I began simply by looking at him when we came down the elevator to see his whole family waiting. His brother had cards for us, wild exuberant paintings. His parents had things planned: tea (with Manon’s mum Nicole) at the Billings Estate National Historic Site above the Rideau River (Forrest does exhibition development and research for a group of museums in the Ottawa area and this is one of those sites);
some time at the Museum of Nature (where I couldn’t stop looking at the blue whale skeleton, its elegant vestigial fingers, wondering about deep time and how a body changes over the years. Press enter.);
swimming in the Madawaska River and in the pond at the Caldwell-Carver Conservation area near where Forrest and Manon live; walking the boardwalk at Mer Bleue and talking about frogs, muskrats (I startled one when I was leaning over the boardwalk to look at some bog rosemary), larches, and how one day the little boys might do this with their own children; eating delicious meals, including duck tacos the first night at Ola Cocina with its little tables set up on the sidewalk and lights strung through the trees. There was ice-cream and lots of stories and talking about time, if not exactly deep time, with Arthur at the Madawaska River. (Press enter.)

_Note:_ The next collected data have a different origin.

Context: an optimization exercise on an open-source flow, tuned for small area and a short achievable clock period. The choices shown serve that exercise and are no tape-out recipe. RTL that was checked went through simulation tests only; none was proved equivalent to the original. Power and IR drop assume default switching activity.

==> flow/design.v (excerpt) <==
module red_combine (
    input  wire        clk,
    input  wire        rst,
    input  wire        in_valid,
    input  wire [31:0] in_a,
    input  wire [31:0] in_b,
    input  wire [1:0]  in_op,
    input  wire [1:0]  in_rmode,
    input  wire [15:0] in_rand,
    output reg         out_valid,
    output reg  [31:0] out_res
);
Size in the first run: ~2300 cells after synthesis, roughly 210 flip-flops, about 120 I/O pins, ~15000 um2 of cells after synthesis.
==> module red_combine, before the edit <==
module red_combine (
    input  wire        clk,
    input  wire        rst,
    input  wire        in_valid,
    input  wire [31:0] in_a,
    input  wire [31:0] in_b,
    input  wire [1:0]  in_op,
    input  wire [1:0]  in_rmode,
    input  wire [15:0] in_rand,
    output reg         out_valid,
    output reg  [31:0] out_res
);
    wire a_e0   = ~|in_a[30:23];
    wire b_e0   = ~|in_b[30:23];
    wire a_emax = &in_a[30:23];
    wire b_emax = &in_b[30:23];
    wire a_mz   = ~|in_a[22:0];
    wire b_mz   = ~|in_b[22:0];
    wire a_nan  = a_emax & ~a_mz;
    wire b_nan  = b_emax & ~b_mz;
    wire a_inf  = a_emax & a_mz;
    wire b_inf  = b_emax & b_mz;
    wire sa = in_a[31];
    wire sb = in_b[31];
    wire is_mm  = in_op[0] ^ in_op[1];
    wire is_max = in_op[1];
    wire zero_small = ~is_mm & (a_inf | b_inf);
    wire e_lt;                                      
    gt_t #(8) u_ge (.a(in_b[30:23]), .b(in_a[30:23]), .gt(e_lt));
    wire m_gt;                                      
    gt_t #(23) u_gm (.a(in_b[22:0]), .b(in_a[22:0]), .gt(m_gt));
    wire e_eq = (in_a[30:23] == in_b[30:23]);
    wire pick_a_mm = b_nan | (~a_nan & (sa ^ is_max ^ (e_lt & ~(sa ^ sb))));
    wire sel_b = is_mm ? ~pick_a_mm : e_lt;
    wire [6:0] r_ab = {1'b0, in_a[28:23]} - {1'b0, in_b[28:23]};
    wire [6:0] r_ba = {1'b0, in_b[28:23]} - {1'b0, in_a[28:23]};
    wire [5:0] d_ab = a_e0 ? 6'd0 : b_e0 ? in_a[28:23] - 6'd1 : r_ab[5:0];
    wire [5:0] d_ba = b_e0 ? 6'd0 : a_e0 ? in_b[28:23] - 6'd1 : r_ba[5:0];
    wire [1:0] ha = in_a[30:29];
    wire [1:0] hb = in_b[30:29];
    wire ge_ab = ~a_e0 & (b_e0 ? (ha[1] | (ha[0] & |in_a[28:23]))
                                : ((ha == hb + 2'd1) & ~r_ab[6]) | ({1'b0, ha} >= {1'b0, hb} + 3'd2));
    wire ge_ba = ~b_e0 & (a_e0 ? (hb[1] | (hb[0] & |in_b[28:23]))
                                : ((hb == ha + 2'd1) & ~r_ba[6]) | ({1'b0, hb} >= {1'b0, ha} + 3'd2));
    reg        v1;
    reg [31:0] a1, b1;
    reg        sel1;
    reg [5:0]  sh;
    reg        big, sub, zs1, zsm1, nan1, rtz1, stoc1, mgt, mmflip, mm1;
    reg [15:0] rnd1;
    always @(posedge clk) begin
        v1    <= ~rst & in_valid;
        a1    <= in_a;
        b1    <= in_b;
        sel1  <= sel_b;
        sh    <= is_mm ? 6'd0 : e_lt ? d_ba : d_ab;
        big   <= ~is_mm & (e_lt ? ge_ba : ge_ab);
        sub   <= (sa ^ sb) & ~is_mm;
        zs1   <= is_mm | a_inf | b_inf;
        zsm1  <= zero_small;
        mgt   <= e_eq & m_gt;
        mmflip <= ~a_nan & ~b_nan & ~(sa ^ sb);
        mm1   <= is_mm;
        nan1  <= is_mm ? (a_nan & b_nan) : (a_nan | b_nan | (a_inf & b_inf & (sa ^ sb)));
        rtz1  <= (in_rmode == 2'd1);
        stoc1 <= (in_rmode == 2'd2);
        rnd1  <= in_rand;
    end
    wire [31:0] bg1  = sel1 ? b1 : a1;
    wire [22:0] sm_m = sel1 ? a1[22:0] : b1[22:0];
    wire        sm_h = sel1 ? |a1[30:23] : |b1[30:23];
    wire        s_sm = sel1 ? a1[31] : b1[31];
    wire [23:0] m_sm = zsm1 ? 24'd0 : {sm_h, sm_m};
    wire        bg_e0 = ~|bg1[30:23];
    wire [7:0]  e_big = {bg1[30:24], bg1[23] | bg_e0};
    wire [23:0] m_big = {~bg_e0, bg1[22:0]};
    wire [41:0] y;
    s1_align u_align(.m_sm(m_sm), .sh({big, 1'b0, sh}), .y(y));
    wire [42:0] r1;
    reg any_lo;
    integer k;
    always @(*) begin
        any_lo = 1'b0;
        for (k = 0; k < 24; k = k + 1)
            if (m_sm[k] && (big || sh > k)) any_lo = 1'b1;
    end
    wire swap_mm = mm1 & mgt & mmflip;
    s1_add u_add(.m_big(m_big & {24{~swap_mm}}), .y(y), .en_y(~mm1 | swap_mm),
                 .inv_big(sub & mgt), .inv_y(sub & ~mgt), .no_lo(~any_lo), .r1(r1));
    reg        v2;
    reg [42:0] r;
    reg [7:0]  eb2;
    reg        sg2, nan2, sub2, inf2, rtz2, stoc2;
    reg [15:0] rnd2;
    always @(posedge clk) begin
        v2    <= ~rst & v1;
        r     <= r1;
        eb2   <= e_big;
        sg2   <= (mgt & ~mm1) ? s_sm : bg1[31];
        nan2  <= nan1;
        sub2  <= sub;
        rtz2  <= rtz1;
        stoc2 <= stoc1;
        inf2  <= zs1 | ~rtz1;
        rnd2  <= rnd1;
    end
    wire [23:0] n; wire [15:0] d; wire st; wire [4:0] lz;
    s2_norm u_norm(.r(r), .eb2(eb2), .n(n), .d(d), .st(st), .lz(lz));
    wire [31:0] result;
    s2_round u_round(.r(r), .eb2(eb2), .n(n), .d(d), .st(st), .lz(lz), .rnd2(rnd2), .stoc2(stoc2), .rtz2(rtz2), .inf2(inf2), .nan2(nan2), .sg2(sg2), .sub2(sub2), .result(result));
    always @(posedge clk) begin
        out_valid <= ~rst & v2;
        out_res   <= result;
    end
endmodule
clock: 32.0 ns
lec_check: 0
abc_area: 1
cap_margin: 20
core_margin: 2
core_utilization: 60
slew_margin: 20
standard.sh (not shown) runs the stock make flow with config.mk's settings and CLKGATE_MAP_FILE= SYNTH_SCRIPT=/design/flow/synth_recipe.tcl, a recipe that flattens the netlist after the stock synthesis.
==> flow/flow/run.sh <==
#!/bin/bash
# The standard ORFS layout (standard.sh, standard synthesis unchanged) with two changes
# to how the layout is made; the clock, its period and the constraints stay the design's:
#  - repair_timing is asked for extra setup slack (flow/setup_margin, in ns), so that it
#    sizes and buffers the logic for a shorter period than the constraint's;
#  - port buffers (every input and output still gets one) use flow/port_buffer.
set -euo pipefail
MARGIN=$(cat flow/setup_margin)
PBUF=$(cat flow/port_buffer)
sed "s|CLKGATE_MAP_FILE= |CLKGATE_MAP_FILE= SETUP_SLACK_MARGIN=$MARGIN 'BUFFER_PORTS_ARGS=-buffer_cell $PBUF' |" \
    standard.sh > standard_tuned.sh
bash standard_tuned.sh > flow_make.log 2>&1
==> flow/flow/port_buffer <==
sky130_fd_sc_hd__buf_2
==> flow/flow/setup_margin <==
24.5
Edit:
--- a/flow/design.v
+++ b/flow/design.v
@@ -30,10 +30,13 @@
     wire m_gt;                                      
     gt_t #(23) u_gm (.a(in_b[22:0]), .b(in_a[22:0]), .gt(m_gt));
     wire e_eq = (in_a[30:23] == in_b[30:23]);
     wire pick_a_mm = b_nan | (~a_nan & (sa ^ is_max ^ (e_lt & ~(sa ^ sb))));
     wire sel_b = is_mm ? ~pick_a_mm : e_lt;
+    wire [31:0] bg   = sel_b ? in_b : in_a;
+    wire [22:0] sm_m = sel_b ? in_a[22:0] : in_b[22:0];
+    wire        sm_h = sel_b ? ~a_e0 : ~b_e0;
     wire [6:0] r_ab = {1'b0, in_a[28:23]} - {1'b0, in_b[28:23]};
     wire [6:0] r_ba = {1'b0, in_b[28:23]} - {1'b0, in_a[28:23]};
     wire [5:0] d_ab = a_e0 ? 6'd0 : b_e0 ? in_a[28:23] - 6'd1 : r_ab[5:0];
     wire [5:0] d_ba = b_e0 ? 6'd0 : a_e0 ? in_b[28:23] - 6'd1 : r_ba[5:0];
     wire [1:0] ha = in_a[30:29];
@@ -41,38 +44,32 @@
     wire ge_ab = ~a_e0 & (b_e0 ? (ha[1] | (ha[0] & |in_a[28:23]))
                                 : ((ha == hb + 2'd1) & ~r_ab[6]) | ({1'b0, ha} >= {1'b0, hb} + 3'd2));
     wire ge_ba = ~b_e0 & (a_e0 ? (hb[1] | (hb[0] & |in_b[28:23]))
                                 : ((hb == ha + 2'd1) & ~r_ba[6]) | ({1'b0, hb} >= {1'b0, ha} + 3'd2));
     reg        v1;
-    reg [31:0] a1, b1;
-    reg        sel1;
+    reg [31:0] bg1;
+    reg [23:0] m_sm;
     reg [5:0]  sh;
-    reg        big, sub, zs1, zsm1, nan1, rtz1, stoc1, mgt, mmflip, mm1;
+    reg        big, sub, zs1, nan1, rtz1, stoc1, mgt, mmflip, mm1, s_sm;
     reg [15:0] rnd1;
     always @(posedge clk) begin
         v1    <= ~rst & in_valid;
-        a1    <= in_a;
-        b1    <= in_b;
-        sel1  <= sel_b;
+        bg1   <= bg;
+        m_sm  <= zero_small ? 24'd0 : {sm_h, sm_m};
         sh    <= is_mm ? 6'd0 : e_lt ? d_ba : d_ab;
         big   <= ~is_mm & (e_lt ? ge_ba : ge_ab);
         sub   <= (sa ^ sb) & ~is_mm;
         zs1   <= is_mm | a_inf | b_inf;
-        zsm1  <= zero_small;
         mgt   <= e_eq & m_gt;
         mmflip <= ~a_nan & ~b_nan & ~(sa ^ sb);
         mm1   <= is_mm;
+        s_sm  <= sel_b ? sa : sb;
         nan1  <= is_mm ? (a_nan & b_nan) : (a_nan | b_nan | (a_inf & b_inf & (sa ^ sb)));
         rtz1  <= (in_rmode == 2'd1);
         stoc1 <= (in_rmode == 2'd2);
         rnd1  <= in_rand;
     end
-    wire [31:0] bg1  = sel1 ? b1 : a1;
-    wire [22:0] sm_m = sel1 ? a1[22:0] : b1[22:0];
-    wire        sm_h = sel1 ? |a1[30:23] : |b1[30:23];
-    wire        s_sm = sel1 ? a1[31] : b1[31];
-    wire [23:0] m_sm = zsm1 ? 24'd0 : {sm_h, sm_m};
     wire        bg_e0 = ~|bg1[30:23];
     wire [7:0]  e_big = {bg1[30:24], bg1[23] | bg_e0};
     wire [23:0] m_big = {~bg_e0, bg1[22:0]};
     wire [41:0] y;
     s1_align u_align(.m_sm(m_sm), .sh({big, 1'b0, sh}), .y(y));
What happened:
- worst hold slack improved by 0.0090 ns
- power came out higher by 3.9%
- critical path depth came out higher by 3
- area after synthesis came out lower by 1.7%
- global-route usage came out higher by 4.4 points
- cell area came out higher by 4.5%
- non-clock buffer count came out higher by 18
- routed wire length came out higher by 15%
- core utilization came out higher by 3.8 points
- setup slack got worse by 0.51 ns
- via count came out higher by 5.2%
The RTL of the second run of this note was laid out without a check of its function.

-- re-timing with driven ports --
In the flow no input, the clock included, has a driving cell. The finished layouts below were timed again as built, in two steps. Step 1, drivers: a clkbuf_16 drives clk and a buf_2 each remaining input, both assumed. Step 2, shift: input delay + t, output delay - t, t = (earliest + latest rising clock arrival at the registers) / 2. This alone moves slack from input paths to output paths. Slacks: no drivers / after step 1 / after step 2; pairs: no drivers / after step 1.
| run | shift t [ns] | slack for setup (ns) | cell pins on the clock port's net |
|---|---|---|---|
| the first run | 0.553 | 24.268 / 24.280 / 23.727 | 1 |
| the second run | 0.495 | 23.756 / 23.779 / 23.284 | 1 |
After both steps every run listed still meets setup and hold. For the first run, which loses most, drivers alone change the setup slack by +0.012 ns; drivers and shift together by -0.541 ns.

There were perfect moments. This one, for example:
And others, not photographed. The feeling of Edmond’s fingers clutching mine as I held him under the grapes in the backyard. (Touch anywhere to begin.) Watching Arthur sing “Song of the Water Boatman” as his father read him that book at bedtime on our last night in Ottawa.
I didn’t take enough photographs. I wish I could show you what small boys look like when they’re sleeping in their car seats and you stop for ice cream in Almonte or how a face lights up when Grandma draws the faces in the windows of the school bus she has chalked onto the sidewalk outside Ola Cocina. Or three generations of Pass guys walking ahead on the boardwalk at Mer Bleue, their legs exactly the same skinny shape, leaning into each other, deep in conversation. I wish. I wish. Press enter.